19 Auch damit zeigt die Klägerin keinen rechtsgrundsätzlichen Klärungsbedarf im Sinne von § 132 Abs. 2 Nr. 1 VwGO auf. Die Anforderungen, die sich aus Art. 12 Abs. 1 GG und dem Verhältnismäßigkeitsgebot hinsichtlich der Angemessenheit eines Eingriffs in die Freiheit der Berufsausübung ergeben, sind - wie gezeigt - höchstrichterlich geklärt. Ob nach diesen Maßgaben die zu prüfende Berufsausübungsregelung die Grenze der Zumutbarkeit wahrt und damit verhältnismäßig im engeren Sinne ist, beurteilt sich nach den Umständen des Einzelfalls. In einer Abwägung sind das Gewicht des Eingriffs in die Berufsausübungsfreiheit einerseits sowie das Gewicht des mit der Regelung verfolgten Zwecks und ihre Bedeutung für die Zweckerreichung andererseits gegenüberzustellen. Hier hat das Oberverwaltungsgericht auf der Grundlage seiner tatsächlichen Feststellungen die Angemessenheit der streitigen Nebenbestimmung bejaht.
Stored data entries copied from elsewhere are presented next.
===== src/hw/rtl/assert_macros.svh =====
// Assertion macros shared by the allocator RTL.
`ifndef ASSERT_MACROS_SVH
`define ASSERT_MACROS_SVH

// Property holds at every clock edge outside reset.
`define SCFA_ASSERT(lbl, prop, msg) \
  lbl: assert property (@(posedge clk_i) disable iff (!rst_ni) (prop)) else $error(msg);

// Antecedent in one cycle implies consequent in the next.
`define SCFA_ASSERT_NEXT(lbl, ante, cons, msg) \
  lbl: assert property (@(posedge clk_i) disable iff (!rst_ni) (ante) |=> (cons)) \
    else $error(msg);

`endif


===== src/hw/rtl/scfa_pkg.sv =====
// Types, constants and codes of the size-class free-list allocator.
package scfa_pkg;

  localparam int unsigned BLOCKS_PER_CLASS_DEF = 1024;
  localparam int unsigned CLASS_COUNT_DEF      = 6;

  localparam int unsigned REG_COUNT  = 6;
  localparam int unsigned CFG_IDX_W  = 3;
  localparam int unsigned SIZE_W     = 16;
  localparam int unsigned BLK_W      = 10;
  localparam int unsigned STATUS_W   = 3;
  localparam int unsigned CLS_W      = 3;

  typedef logic [REG_COUNT-1:0][SIZE_W-1:0] limits_t;

  localparam limits_t LIMIT_RESET = {16'd256, 16'd128, 16'd64, 16'd32, 16'd16, 16'd8};

  typedef enum logic [STATUS_W-1:0] {
    ST_ALLOCATED = 3'd0,
    ST_FREED     = 3'd1,
    ST_EXHAUSTED = 3'd2,
    ST_TOO_LARGE = 3'd3,
    ST_NULL      = 3'd4,
    ST_OVERFLOW  = 3'd5
  } status_e;

  typedef enum logic [1:0] {
    FSM_IDLE,
    FSM_DECIDE,
    FSM_FINISH
  } fsm_e;

  typedef struct packed {
    logic             hit;
    logic [CLS_W-1:0] idx;
  } class_sel_t;

endpackage


===== src/hw/rtl/scfa_class_sel.sv =====
// Size class lookup: lowest numbered class whose limit covers the size.
module scfa_class_sel #(
  parameter int unsigned CLASS_COUNT = scfa_pkg::CLASS_COUNT_DEF
) (
  input  scfa_pkg::limits_t            limits_i,
  input  logic [scfa_pkg::SIZE_W-1:0]  size_i,
  output scfa_pkg::class_sel_t         sel_o
);
  import scfa_pkg::*;

  // Scan from the top down so the lowest fitting class wins.
  always_comb begin
    sel_o = '0;
    for (int c = CLASS_COUNT - 1; c >= 0; c--) begin
      if (size_i <= limits_i[c]) begin
        sel_o.hit = 1'b1;
        sel_o.idx = CLS_W'(c);
      end
    end
  end

endmodule


===== config.mk =====
export PLATFORM = sky130hd
export DESIGN_NAME = scfa_class_sel
export DESIGN_NICKNAME = d
export VERILOG_FILES = /design/src/hw/rtl/assert_macros.svh /design/src/hw/rtl/scfa_pkg.sv /design/src/hw/rtl/scfa_class_sel.sv
export SDC_FILE = /design/constraint.sdc
export NUM_CORES = 1
export LEC_CHECK = 0
export BUFFER_PORTS_ARGS = -buffer_cell sky130_fd_sc_hd__buf_2
export CAP_MARGIN = 5
export CORE_MARGIN = 2
export CORE_UTILIZATION = 40
export DETAILED_ROUTE_END_ITERATION = 12
export PLACE_DENSITY_LB_ADDON = 0.15
export REMOVE_ABC_BUFFERS = 1
export SLEW_MARGIN = 20
export SYNTH_ARGS = -nofsm -noshare
export SYNTH_HDL_FRONTEND = slang
export SYNTH_SLANG_ARGS = --single-unit

===== constraint.sdc =====
create_clock -name vclk -period 2.8
set_input_delay 0.7 -clock vclk [all_inputs]
set_output_delay 0.7 -clock vclk [all_outputs]
set_load 0.02 [all_outputs]

==> metrics, run 1 <==
PortBufs=116; I/O Pins=116; layout cells sized above 1=0.494; Tot GR Track Use=0.234; failing checks=setup timing; Initial Util=0.411; Routed WL=8470 um; Yosys warning count=0; Worst setup SP type=input pin; drt initial violations=49; fillers=481; grt ovf=0; Peak VDD IR=0.0815 mV; area of the multi-input gates=2680 um2; setup_tns=-1.56 ns; fmax=306 MHz; Pins Over Slew Limit=0; largest net degree at the start of global routing=7; power density cells=157 nW/um2; first-pass GRT wire length=12400 um; Final Hold Viols=0; status=finished, violations left; drt drc=0; required time worst endpoint=2.10 ns; synth unique cells=32; slew margin rel.=0.796; final instance area=4200 um2; initial antenna violation count=0; DR vias/cell=5.19; final antenna diode count=0; CP Class=input pin to output pin; worst-path fanout max=6; Place WS=-0.502 ns; number of iterations in the first detailed-routing pass=4; Yosys top cell area share=0.493; area grow syn2layout=72.5%; final setup vio count=4; cell count after synthesis=339; Worst Tran Pin Value=0.305 ns; placed inst area=3370 um2; Area contributors post-synth=ha_1 (49%), inv_1 (14%), a21oi_1 (7.4%), nand4_1 (4.4%), nand3_1 (2.9%); Routed Antenna Nets=0; Avg WL per Cell=14.9 um; DIE AREA=6730 um2; Max-cap violations=0; register area=0 um2; final design utilization=0.710; Syn Area/Cell=7.19 um2; Die Span X=82.0 um; die span in y=82.0 um; CLK BUF=0; Hold Path Class=input pin to output pin; Leakage=2.23 nW; core area=5920 um2; setup slack after layout=-0.464 ns; Layout Nets=704; Seq/Total Area, Yosys=0; kind of end point of the critical path=output pin; vias=2952; # rows=28; GP Congestion=0.884; min Tclk post-route=3.26 ns; HPWL after DPL=6440 um; sequential cell count=0; vias in the first global route=2839; area leader, netlist=ha_1; cell area after synthesis=2440 um2; final worst path period share=1.17; critical path arrival=2.56 ns; setup repair after global routing missed its margin=true
## cell usage in the layout (no fill, tap or decap), types with 16 or more instances in the layout
cell type,count
buf_2,93
inv_1,69
ha_1,60
nand4_1,17
ha_4,35
buf_4,37
nand2_1,16
a21oi_1,28
inv_2,22
buf_6,17
## logic make-up after synthesis
kind of cell / synth area share
adders and majority gates: 0.493
buffers and inverters: 0.142
and+or+nand+nor: 0.169
AOI/OAI and AO/OA: 0.196
## where the power goes
part	internal [mW]	switching [mW]	leakage, nW
Clock	0	0	0
Combinational	0.346	0.314	2.23
Sequential	0	0	0
Total	0.346	0.314	2.23
## worst paths after layout
kind | start | endpoint | slack [ns] | cells after the start
max | size_i[14] | sel_o[0] | -0.46 | 12
min | limits_i[80] | sel_o[3] | 2.18 | 7
## area by class of cell
cell class,instances,share of cell area
Multi-Input combinational cell,247,0.637
Timing Repair Buffer,155,0.258
Inverter,92,0.0828
Tap cell,75,0.0223
## critical path, stage by stage
cell and delay [ns]:
buf_12 0.12, ha_4 0.27, nand4_1 0.13, buf_4 0.18
nor4_4 0.24, buf_4 0.15, a21boi_2 0.15, o31a_1 0.17
nor2b_1 0.05, o21bai_1 0.18, a21oi_2 0.09, buf_6 0.13
## cell usage after synthesis, drive strengths merged (4+ instances only)
cell type / number
nand4: 18
nand2: 17
ha: 96
o21ai: 5
nor2b: 7
a21oi: 37
a21boi: 7
nor2: 10
nand3: 14
inv: 92
o211ai: 4
## per-layer routing
layer  share of wire  global-route usage
met3           0.039             0.00440
met1            0.43               0.284
met5               0                   0
met2            0.51               0.468
met4           0.019              0.0233
## metrics by stage
step / hold WS [ns] / std cells / total power [mW]
2_1_floorplan: 1.87 / 339 / 0.255
3_3_place_gp: 2.18 / 565 / 0.470
3_5_place_dp: 2.17 / 565 / 0.485
4_1_cts: 2.18 / 567 / 0.589
5_1_grt: 2.23 / 569 / 0.724
6_report: 2.18 / 569 / 0.660
## what timing repair did
item	CTS	global route
gates resized for setup	108	41
endpoints found under the setup margin	4	4
hold buffers	0	0
cloned	0	0
setup buffers	2	3
pin swaps	43	38
(Power assumes the default switching activity.)
==> inputs of run 2 (changes only) <==
--- a/config.mk
+++ b/config.mk
@@ -12,3 +12,5 @@
 export DETAILED_ROUTE_END_ITERATION = 12
+export GPL_TIMING_DRIVEN = 0
 export PLACE_DENSITY_LB_ADDON = 0.15
+export RECOVER_POWER = 25
 export REMOVE_ABC_BUFFERS = 1
==> constraint.sdc (replaced) <==
create_clock -name vclk -period 2.8
set_input_delay 0.7 -clock vclk [all_inputs]
set_output_delay 0.7 -clock vclk [all_outputs]
set_load 0.1 [all_outputs]
==> run 2 against run 1 <==
  * The run still ends with setup timing left
  * Worst hold slack better by 0.019 ns
  * Sequential share of layout area stayed put
  * Cell count is 5.1% lower
  * Clock-buffer cell count stayed put
  * Wire length is 13% lower
  * First-iteration DRC count is 35% higher
  * Cell area is 9.4% lower
  * Via count is 8.9% lower
  * Largest cell class unchanged
==> metrics, run 2 (synthesis gave the netlist of run 1 again) <==
Worst setup SP type=input pin; Buffers & Inverters on Critical Path=2; final std cells w/o fill=540; power density cells=156 nW/um2; Worst Tran Pin Value=0.362 ns; Max-cap violations=0; final worst path period share=1.23; Peak VDD IR=0.0766 mV; fillers=534; PortBufs=116; Routed Antenna Nets=0; CLK BUF=0; CP max stage cell=nor4_4; GP Congestion=0.820; hold-fix buffers at CTS=0; I/O Pins=116; placed inst area=3110 um2; setup repair after global routing missed its margin=true; number of iterations in the first detailed-routing pass=4; Min Hold Slack=2.20 ns; commonest non-fill, non-tap cells in the layout=buf_2 (97), inv_1 (84), ha_1 (71); failing checks=setup timing; # rows=28; area grow syn2layout=56.3%; HPWL after DPL=6000 um; drt drc=0; final antenna diode count=0; DP Cell Count=530; setup slack after layout=-0.637 ns; Pins Over Slew Limit=0; Final Hold Viols=0; CP max stage delay=0.33 ns; CP Class=input pin to output pin; final instance area=3810 um2; DIE AREA=6730 um2; kind of end point of the critical path=output pin; layout cells sized above 1=0.400; Die Span X=82.0 um; critical path arrival=2.74 ns; DR vias/cell=4.98; min Tclk post-route=3.44 ns; fmax=291 MHz; CP cell instances=buf_12 > ha_4 > nand4_1 > nor4_4 > a21boi_2 > o31a_1 > nor2b_4 > o21bai_1 > a21oi_1 > buf_6; Place WS=-0.874 ns; Initial Util=0.411; die span in y=82.0 um; most common cell after layout, fill and taps aside=buf_2; core area=5920 um2; vias in the first global route=2566; largest net degree at the start of global routing=7; Routed WL=7360 um; Leakage=2.09 nW; sequential cell count=0; status=finished, violations left; final setup vio count=4; slew margin rel.=0.757; drt initial violations=66; initial antenna violation count=0; required time worst endpoint=2.10 ns; Layout Nets=675; Tot GR Track Use=0.217; worst-path fanout max=6; grt ovf=0; Avg WL per Cell=13.6 um; register area=0 um2; delay-heaviest family, CP=simple AND/OR/NAND/NOR gates; Hold Path Class=input pin to output pin; vias=2690; first-pass GRT wire length=11500 um
## run 2: changes by cell type in the layout (fill, tap and decap cells not counted), moves of 4 or more
cell     change
buf_4       -26
inv_1       +15
inv_2       -15
ha_4        -12
ha_1        +11
buf_6        -6
a21oi_1      +5
a21oi_2      -5
buf_2        +4
## run 2: layout make-up
type	instances	area, um2	area share
Multi-Input combinational cell	247	2550	0.669
Inverter	92	349	0.0917
Tap cell	75	93.8	0.0246
Timing Repair Buffer	126	816	0.214
## run 2: timing repair
action,in CTS,in global routing
endpoints found under the setup margin,4,4
resized for setup,81,31
pin swaps,28,13
gates cloned,0,0
hold endpoints to repair,0,0
setup buffers,6,4
## run 2: per-stage QoR
step | power, mW | util | TNS (ns)
detailed placement | 0.451 | 0.525 | -3.08
floorplan | 0.282 | - | -5.21
CTS | 0.547 | 0.615 | -1.80
global placement | 0.439 | 0.525 | -2.98
finish | 0.594 | 0.643 | -2.13
global route | 0.662 | 0.643 | -2.43
## run 2: where the power goes
group | internal [mW] | switching [mW]
clock | 0 | 0
sequential | 0 | 0
combinational | 0.286 | 0.308
## run 2: path summary, 6_finish.rpt
kind	from	endpoint	slack, ns	depth (start not counted)
worst max-delay path	size_i[11]	sel_o[0]	-0.64	10
worst min-delay path	limits_i[64]	sel_o[3]	2.20	6
## run 2: metal layers
layer | track usage | wire (um) | vias to the layer above
met4 | 0 | 0 | 0
met1 | 0.292 | 3380 | 1181
met5 | 0 | 0 | -
met2 | 0.409 | 3680 | 66
li1 | - | - | 1443
met3 | 0.00220 | 299 | 0
## run 2: tightest hold or removal path, cell delays in order
cell and delay (ns):
buf_2 0.08, ha_1 0.12, nand4_1 0.08, o31a_1 0.15, nand3_1 0.13, buf_6 0.23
Die Tatsachenfeststellungen hat die Klägerin nicht mit einer Verfahrensrüge angegriffen; sie sind daher für das Revisionsgericht verbindlich (§ 137 Abs. 2 VwGO). Zwar lässt sich dem Beschwerdevorbringen entnehmen, dass sie die Verhältnismäßigkeitsprüfung des Oberverwaltungsgerichts für fehlerhaft hält oder zumindest deren Vereinbarkeit mit den verfassungsrechtlichen Anforderungen bezweifelt. Damit ist jedoch eine die Zulassung der Revision rechtfertigende grundsätzliche Bedeutung der Rechtssache nicht dargelegt.
20 g) Hinsichtlich des geltend gemachten Klärungsbedarfs zu Art. 14 Abs. 1 GG lässt sich dem Beschwerdevorbringen nicht entnehmen, inwiefern die Verfassungsnorm für den Rechtsstreit entscheidungserheblich sein könnte. Es ist nicht dargelegt, welche als Eigentum geschützte Rechtsposition der Klägerin durch die angegriffene Nebenbestimmung berührt sein sollte. Im Übrigen hat die Klägerin einen über die zur Berufsfreiheit aufgeworfenen Fragen hinausgehenden Klärungsbedarf in Bezug auf die Eigentumsgarantie nicht aufgezeigt.
21 Die Kostenentscheidung folgt aus § 154 Abs. 2 VwGO. Die Festsetzung des Streitwerts beruht auf § 47 Abs. 1 und 3 i. V. m. § 52 Abs. 1 GKG.